_Material provided_
<file path="src/design/otq_pkg.sv">
// ----------------------------------------------------------------------------
// otq_pkg: shared types and constants of the ordered timer queue
// Slot entry layout, request and response words, function and result codes.
// ----------------------------------------------------------------------------
`timescale 1ns / 1ps

package otq_pkg;

	localparam int TIMER_SLOTS = 16;
	localparam int TIME_BITS   = 48;
	localparam int MAX_RESULTS = 16;

	localparam int SLOT_W = $clog2(TIMER_SLOTS);
	localparam int CNT_W  = $clog2(TIMER_SLOTS + 1);
	localparam int POP_W  = $clog2(MAX_RESULTS + 1);

	localparam int ID_W   = 32;
	localparam int TAG_W  = 16;
	localparam int DUR_W  = 24;
	localparam int KIND_W = 3;
	localparam int ACT_W  = 5;

	// request function codes
	localparam logic [1:0] FUNC_ADD    = 2'd0;
	localparam logic [1:0] FUNC_REMOVE = 2'd1;
	localparam logic [1:0] FUNC_ADJUST = 2'd2;
	localparam logic [1:0] FUNC_TICK   = 2'd3;

	// result kinds
	localparam logic [KIND_W-1:0] KIND_ADD     = 3'd0;
	localparam logic [KIND_W-1:0] KIND_REMOVE  = 3'd1;
	localparam logic [KIND_W-1:0] KIND_ADJUST  = 3'd2;
	localparam logic [KIND_W-1:0] KIND_EXPIRED = 3'd3;
	localparam logic [KIND_W-1:0] KIND_NO_DUE  = 3'd4;

	// cell operations, broadcast to the whole row
	localparam logic [1:0] CELL_HOLD   = 2'd0;
	localparam logic [1:0] CELL_INSERT = 2'd1;
	localparam logic [1:0] CELL_DELETE = 2'd2;
	localparam logic [1:0] CELL_POP    = 2'd3;

	typedef struct packed {
		logic [TIME_BITS-1:0] expiry;
		logic [ID_W-1:0]      id;
		logic [TAG_W-1:0]     tag;
	} entry_t;

	typedef struct packed {
		logic [1:0]       func;
		logic [ID_W-1:0]  timer_id;
		logic [DUR_W-1:0] duration;
		logic [TAG_W-1:0] callback_tag;
	} timer_req_t;

	typedef struct packed {
		logic [KIND_W-1:0] result_kind;
		logic              ok;
		logic [ID_W-1:0]   result_id;
		logic [TAG_W-1:0]  result_tag;
		logic [ACT_W-1:0]  active_count;
		logic              last;
	} timer_rsp_t;

	// command seen by every cell
	typedef struct packed {
		logic [1:0] op;
		entry_t     key;
	} cell_cmd_t;

	// flags a cell hands to its right-hand neighbour
	typedef struct packed {
		logic le;    // occupied and expiry not later than the key
		logic seen;  // id match at this cell or any cell to the left
	} cell_link_t;

endpackage

</file>
<file path="src/design/otq_cell.sv">
// ----------------------------------------------------------------------------
// otq_cell: one slot of the sorted timer row
// Holds one entry; shifts right on insert, left on delete or pop, and
// compares its expiry and id against the broadcast key.
// ----------------------------------------------------------------------------
`timescale 1ns / 1ps

module otq_cell
	import otq_pkg::*;
(
	input  logic       clk,
	input  cell_cmd_t  cmd,
	input  logic       occupied,
	input  cell_link_t left_link,
	input  entry_t     left_ent,
	input  entry_t     right_ent,
	output cell_link_t link,
	output logic       first_hit,
	output entry_t     ent
);

	entry_t ent_q;
	logic   match;

	assign ent = ent_q;

	// compare against the broadcast key
	assign match          = occupied && (ent_q.id == cmd.key.id);
	assign link.le        = occupied && (ent_q.expiry <= cmd.key.expiry);
	assign link.seen      = left_link.seen | match;
	assign first_hit      = match & ~left_link.seen;

	// slot update
	always_ff @(posedge clk) begin
		unique case (cmd.op)
			CELL_INSERT: begin
				if (!link.le) begin
					ent_q <= left_link.le ? cmd.key : left_ent;
				end
			end
			CELL_DELETE: begin
				if (link.seen) begin
					ent_q <= right_ent;
				end
			end
			CELL_POP: begin
				ent_q <= right_ent;
			end
			default: begin
				ent_q <= ent_q;
			end
		endcase
	end

endmodule

</file>
==> config.mk <==
export PLATFORM = sky130hd
export DESIGN_NAME = cfes_ram
export DESIGN_NICKNAME = d
export VERILOG_FILES = /design/src/design/cfes_pkg.sv /design/src/design/cfes_ram.sv
export SDC_FILE = /design/constraint.sdc
export NUM_CORES = 2
export LEC_CHECK = 0
export ABC_CLOCK_PERIOD_IN_PS = 6100
export BUFFER_PORTS_ARGS = -buffer_cell sky130_fd_sc_hd__buf_2
export CAP_MARGIN = 20
export CELL_PAD_IN_SITES_DETAIL_PLACEMENT = 1
export CELL_PAD_IN_SITES_GLOBAL_PLACEMENT = 1
export CORE_UTILIZATION = 45
export CTS_CLUSTER_DIAMETER = 80
export CTS_CLUSTER_SIZE = 30
export DETAILED_ROUTE_END_ITERATION = 8
export PLACE_DENSITY = 0.64
export SYNTH_ARGS = -nofsm -noshare
export SYNTH_HDL_FRONTEND = slang
export SYNTH_SLANG_ARGS = --single-unit
==> constraint.sdc <==
create_clock -name clk -period 6.1 [get_ports clk]
set_clock_uncertainty 0.2 [all_clocks]
set_input_delay 0.305 -clock clk [delete_from_list [all_inputs] [get_ports clk]]
set_output_delay 0.305 -clock clk [all_outputs]
set_load 0.1 [all_outputs]
`config.mk`:
```
export PLATFORM = sky130hd
export DESIGN_NAME = cfes_ctrl
export DESIGN_NICKNAME = d
export VERILOG_FILES = /design/src/design/cfes_pkg.sv /design/src/design/cfes_ctrl.sv
export SDC_FILE = /design/constraint.sdc
export NUM_CORES = 1
export LEC_CHECK = 0
export ABC_AREA = 1
export BUFFER_PORTS_ARGS = -buffer_cell sky130_fd_sc_hd__buf_4
export CAP_MARGIN = 20
export CELL_PAD_IN_SITES_DETAIL_PLACEMENT = 1
export CELL_PAD_IN_SITES_GLOBAL_PLACEMENT = 1
export CORE_ASPECT_RATIO = 1.2
export CORE_MARGIN = 5
export CORE_UTILIZATION = 29
export CTS_BUF_LIST = sky130_fd_sc_hd__clkbuf_4
export DETAILED_ROUTE_END_ITERATION = 8
export GPL_TIMING_DRIVEN = 0
export PLACE_DENSITY = 0.76
export SLEW_MARGIN = 20
export SYNTH_ARGS = -nofsm -noshare
export SYNTH_HDL_FRONTEND = slang
export SYNTH_SLANG_ARGS = --single-unit
```
`constraint.sdc`:
```
create_clock -name clk -period 1.75 [get_ports clk]
set_clock_uncertainty 0.1 [all_clocks]
set_input_delay 0.175 -clock clk [delete_from_list [all_inputs] [get_ports clk]]
set_output_delay 0.175 -clock clk [all_outputs]
set_load 0.02 [all_outputs]
```
`src/design/cfes_pkg.sv`:
```
// ----------------------------------------------------------------------------
// cfes_pkg
// Shared types and constants for the ring-buffer FIFO with end swap:
// operation and status codes, sequencer states and the result word.
// ----------------------------------------------------------------------------
`default_nettype none

package cfes_pkg;

    // Width of one stored word and of the reported count.
    localparam int DATA_W  = 32;
    localparam int COUNT_W = 8;

    // Operation codes carried with each input beat.
    typedef enum logic [2:0] {
        FUNC_PUSH     = 3'd0,
        FUNC_POP      = 3'd1,
        FUNC_REP_HEAD = 3'd2,
        FUNC_REP_TAIL = 3'd3,
        FUNC_SWAP     = 3'd4,
        FUNC_PEEK     = 3'd5
    } func_t;

    // Status codes returned with each result beat.
    typedef enum logic [1:0] {
        STATUS_OK    = 2'd0,
        STATUS_EMPTY = 2'd1,
        STATUS_FULL  = 2'd2
    } status_t;

    // Sequencer states.
    typedef enum logic [1:0] {
        ST_IDLE,
        ST_EXEC,
        ST_SWAP2
    } state_t;

    // One result item.
    typedef struct packed {
        status_t                    status;
        logic                       is_full;
        logic                       is_empty;
        logic [COUNT_W-1:0]         item_count;
        logic signed [DATA_W-1:0]   tail_value;
        logic signed [DATA_W-1:0]   out_value;
    } res_t;

endpackage : cfes_pkg

`default_nettype wire

```
`src/design/cfes_ctrl.sv`:
```
// ----------------------------------------------------------------------------
// cfes_ctrl
// Sequencer of the FIFO: keeps head, tail and count, reads both ends of the
// slot store, applies the operation and writes back, then hands one result.
// ----------------------------------------------------------------------------
`default_nettype none

module cfes_ctrl
    import cfes_pkg::*;
#(
    parameter int DEPTH = 128,
    parameter int AW    = 7,
    parameter int CW    = 8
)
(
    input  wire logic                     clk,
    input  wire logic                     rst_n,
    // Operation input
    input  wire logic                     op_valid,
    output logic                          op_ready,
    input  wire func_t                    op_func,
    input  wire logic signed [DATA_W-1:0] op_value,
    // Result output
    output logic                          res_valid,
    input  wire logic                     res_ready,
    output res_t                          res,
    // Slot store
    output logic                          wr_en,
    output logic [AW-1:0]                 wr_addr,
    output logic signed [DATA_W-1:0]      wr_data,
    output logic                          rd_en,
    output logic [AW-1:0]                 rd_addr_a,
    output logic [AW-1:0]                 rd_addr_b,
    input  wire logic signed [DATA_W-1:0] rd_data_a,
    input  wire logic signed [DATA_W-1:0] rd_data_b
);

    localparam logic [AW-1:0] LAST_IDX  = AW'(DEPTH - 1);
    localparam logic [CW-1:0] FULL_CNT  = CW'(DEPTH);

    state_t                   state_reg, state_next;
    logic [AW-1:0]            head_reg, head_next;
    logic [AW-1:0]            tail_reg, tail_next;
    logic [CW-1:0]            count_reg, count_next;
    func_t                    func_reg;
    logic signed [DATA_W-1:0] value_reg;
    logic                     accept;
    logic                     empty;
    logic                     full;
    logic [AW-1:0]            head_inc;
    logic [AW-1:0]            tail_inc;
    status_t                  status;
    logic signed [DATA_W-1:0] res_a;
    logic signed [DATA_W-1:0] res_b;

    // Ring increments and end flags.
    assign head_inc = (head_reg == LAST_IDX) ? '0 : head_reg + 1'b1;
    assign tail_inc = (tail_reg == LAST_IDX) ? '0 : tail_reg + 1'b1;
    assign empty    = (count_reg == '0);
    assign full     = (count_reg == FULL_CNT);

    // An item enters only when the sequencer is idle; both ends are read then.
    assign op_ready  = (state_reg == ST_IDLE);
    assign accept    = op_valid && op_ready;
    assign rd_en     = accept;
    assign rd_addr_a = head_reg;
    assign rd_addr_b = tail_reg;
    assign res_valid = (state_reg == ST_EXEC);

    // Next state, write-back and result.
    always_comb
    begin
        state_next = state_reg;
        head_next  = head_reg;
        tail_next  = tail_reg;
        count_next = count_reg;
        wr_en      = 1'b0;
        wr_addr    = head_reg;
        wr_data    = value_reg;
        status     = STATUS_OK;
        res_a      = '0;
        res_b      = '0;

        case (state_reg)
            ST_IDLE:
            begin
                if (accept)
                begin
                    state_next = ST_EXEC;
                end
            end

            ST_EXEC:
            begin
                case (func_reg)
                    FUNC_PUSH:
                    begin
                        if (full)
                        begin
                            status = STATUS_FULL;
                        end
                        else
                        begin
                            wr_en      = res_ready;
                            wr_addr    = tail_inc;
                            tail_next  = tail_inc;
                            count_next = count_reg + 1'b1;
                        end
                    end
                    FUNC_POP:
                    begin
                        if (empty)
                        begin
                            status = STATUS_EMPTY;
                        end
                        else
                        begin
                            res_a      = rd_data_a;
                            head_next  = head_inc;
                            count_next = count_reg - 1'b1;
                        end
                    end
                    FUNC_REP_HEAD:
                    begin
                        if (empty)
                        begin
                            status = STATUS_EMPTY;
                        end
                        else
                        begin
                            res_a = rd_data_a;
                            wr_en = res_ready;
                        end
                    end
                    FUNC_REP_TAIL:
                    begin
                        if (empty)
                        begin
                            status = STATUS_EMPTY;
                        end
                        else
                        begin
                            wr_en   = res_ready;
                            wr_addr = tail_reg;
                        end
                    end
                    FUNC_SWAP:
                    begin
                        // The old tail goes to the head now, the old head to
                        // the tail in the following cycle.
                        if (empty)
                        begin
                            status = STATUS_EMPTY;
                        end
                        else
                        begin
                            wr_en   = res_ready;
                            wr_data = rd_data_b;
                        end
                    end
                    FUNC_PEEK:
                    begin
                        if (empty)
                        begin
                            status = STATUS_EMPTY;
                        end
                        else
                        begin
                            res_a = rd_data_a;
                            res_b = rd_data_b;
                        end
                    end
                    default:
                    begin
                        status = STATUS_OK;
                    end
                endcase

                if (res_ready)
                begin
                    state_next = (func_reg == FUNC_SWAP && !empty) ? ST_SWAP2 : ST_IDLE;
                end
                else
                begin
                    head_next  = head_reg;
                    tail_next  = tail_reg;
                    count_next = count_reg;
                end
            end

            ST_SWAP2:
            begin
                wr_en      = 1'b1;
                wr_addr    = tail_reg;
                wr_data    = rd_data_a;
                state_next = ST_IDLE;
            end

            default:
            begin
                state_next = ST_IDLE;
            end
        endcase
    end

    // Result word, flags taken from the count after the operation.
    always_comb
    begin
        res.out_value  = res_a;
        res.tail_value = res_b;
        res.item_count = COUNT_W'(count_next);
        res.is_empty   = (count_next == '0);
        res.is_full    = (count_next == FULL_CNT);
        res.status     = status;
    end

    // Control state.
    always_ff @(posedge clk or negedge rst_n)
    begin
        if (!rst_n)
        begin
            state_reg <= ST_IDLE;
            head_reg  <= '0;
            tail_reg  <= LAST_IDX;
            count_reg <= '0;
        end
        else
        begin
            state_reg <= state_next;
            head_reg  <= head_next;
            tail_reg  <= tail_next;
            count_reg <= count_next;
        end
    end

    // Captured operation.
    always_ff @(posedge clk)
    begin
        if (accept)
        begin
            func_reg  <= op_func;
            value_reg <= op_value;
        end
    end

    // The count never passes the depth.
    a_count_range: assert property (@(posedge clk) disable iff (!rst_n)
        count_reg <= FULL_CNT)
        else $error("word count above depth");

    // An accepted item always goes to the execute step.
    a_accept_exec: assert property (@(posedge clk) disable iff (!rst_n)
        accept |=> (state_reg == ST_EXEC))
        else $error("accepted item not executed");

    // A stalled result leaves the queue state untouched.
    a_stall_hold: assert property (@(posedge clk) disable iff (!rst_n)
        (state_reg == ST_EXEC && !res_ready) |=>
            ($stable(count_reg) && $stable(head_reg) && $stable(tail_reg)))
        else $error("queue state moved while result stalled");

    // The second swap write lasts one cycle.
    a_swap_done: assert property (@(posedge clk) disable iff (!rst_n)
        (state_reg == ST_SWAP2) |=> (state_reg == ST_IDLE))
        else $error("swap write-back did not finish");

    // Only the execute step moves the count, by one at most.
    a_count_step: assert property (@(posedge clk) disable iff (!rst_n)
        (state_reg != ST_EXEC) |=> $stable(count_reg))
        else $error("count changed outside execute step");

endmodule : cfes_ctrl

`default_nettype wire

```
==> results.md <==
- Skew-Pair Late Insertion Delay: 0.46 ns
- Internal power: 8.927 mW
- Num rows: 51
- Synth Warn #: 0
- Placed cell count: between 1000 and 1500
- Routed Wire Length: 32700 um
- Syn Inst Count: 692
- Synthesized cell area: 4727 um2
- Synth top area share: 0.2223
- Post-synth EDFFs: 35
- CTS tree: done
- H-tree depth: 3
- Worst vdd ir: 1.153 mV
- Final hold violations: 3
- Die W: 126.5 um
- Core area: 16140 um2
- Setup TNS: -87.16 ns
- R2r setup slk: -0.28 ns
- Max FFs per register: 32
- RSZ-0062 raised after global routing: true
- Synth area leader: edfxtp_1
- Area Overhead vs Synth: 124.4%
- Maxcap violations: 0
- Crit end category: output port
- 1st-iter DRT viols: 333
- Vias in the first global route: 7251
- Root buffer cell: clkbuf_4
- Synth unique cells: 38
- # port buffers: 235
- Worst rel slew slack: 0.6100
- Via-to-Cell Ratio: 5.464
- P per Cell Area: 1772 nW/um2
- Worst-Margin Slew: 0.5850 ns
- DR WL/cell: roughly 25 um
- Reg clk slew, reported paths: ~0.12 ns
- TritonCTS Buffers: 9
- GRT overflow: 0
- Slew Viols, Final: 0
- Antenna Nets Post-Route: 0
- Nets: 1179
- Clock share of power: 0.057
- Leakage power: 4.768 nW
- Global Route Usage Sum: 0.2836
- Period Utilization, post-route: 1.512
- Switch Pwr: a little under 10 mW
- Clk sinks: 59
- Post-route insts no fill: 1286
- Hold Crit Class: in -> reg
- Final worst slack: -0.8967 ns
- Initial DRT Pass Iterations: 4
- Syn avg cell area: 6.831 um2
- Starting Density: 0.2928
- Post-DP HPWL: 18230 um
- # setup viols final: 129
- #FFs+latches synth: 59
- Switch share: 0.5251
- Tmin final: 2.647 ns
- Worst path arrival time: 2.37 ns
- Place WS: -0.6872 ns
- Layout cell share with drive strength beyond 1: 0.6291
- Fmax: 377.8 MHz
- Hold_ws: -0.02203 ns
- Post-synth top flop: edfxtp_1
- Die area: about 19000 um2
- Crit path required time: 1.47 ns
- Sequential Power Share: 0.127
- Logic gate share of total power: 0.816
- Post-route DRC: 0
- Startpoint Class: flip-flop
- IO Pins: 236
- Seq/Total Area, Yosys: 0.3512
- Die height: 149.9 um
- Crit Path Category: reg -> out
- Initial antenna violation count: 1
- Largest net degree at the start of global routing: 25
- Status: finished with violations
- Clock buffer depth: 2
- Crit-path max FO: 10
- GPL Wtd Cong: 0.9059
- Failing checks: hold timing, setup timing
- Ranking of synthesized cells by area: edfxtp_1, nand2_1, dfrtp_1
- Synthesized net count: 803
- Via Count: 7027
- Power, Total: 18.80 mW
- Post-synth ARST share: 0.4068
- First-pass GRT wire length: 41390 um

_Problem requirements_
Which of the lines in the material carry the string "cycle"? Pull them out.

_Final answer_
                        // the tail in the following cycle.
    // The second swap write lasts one cycle.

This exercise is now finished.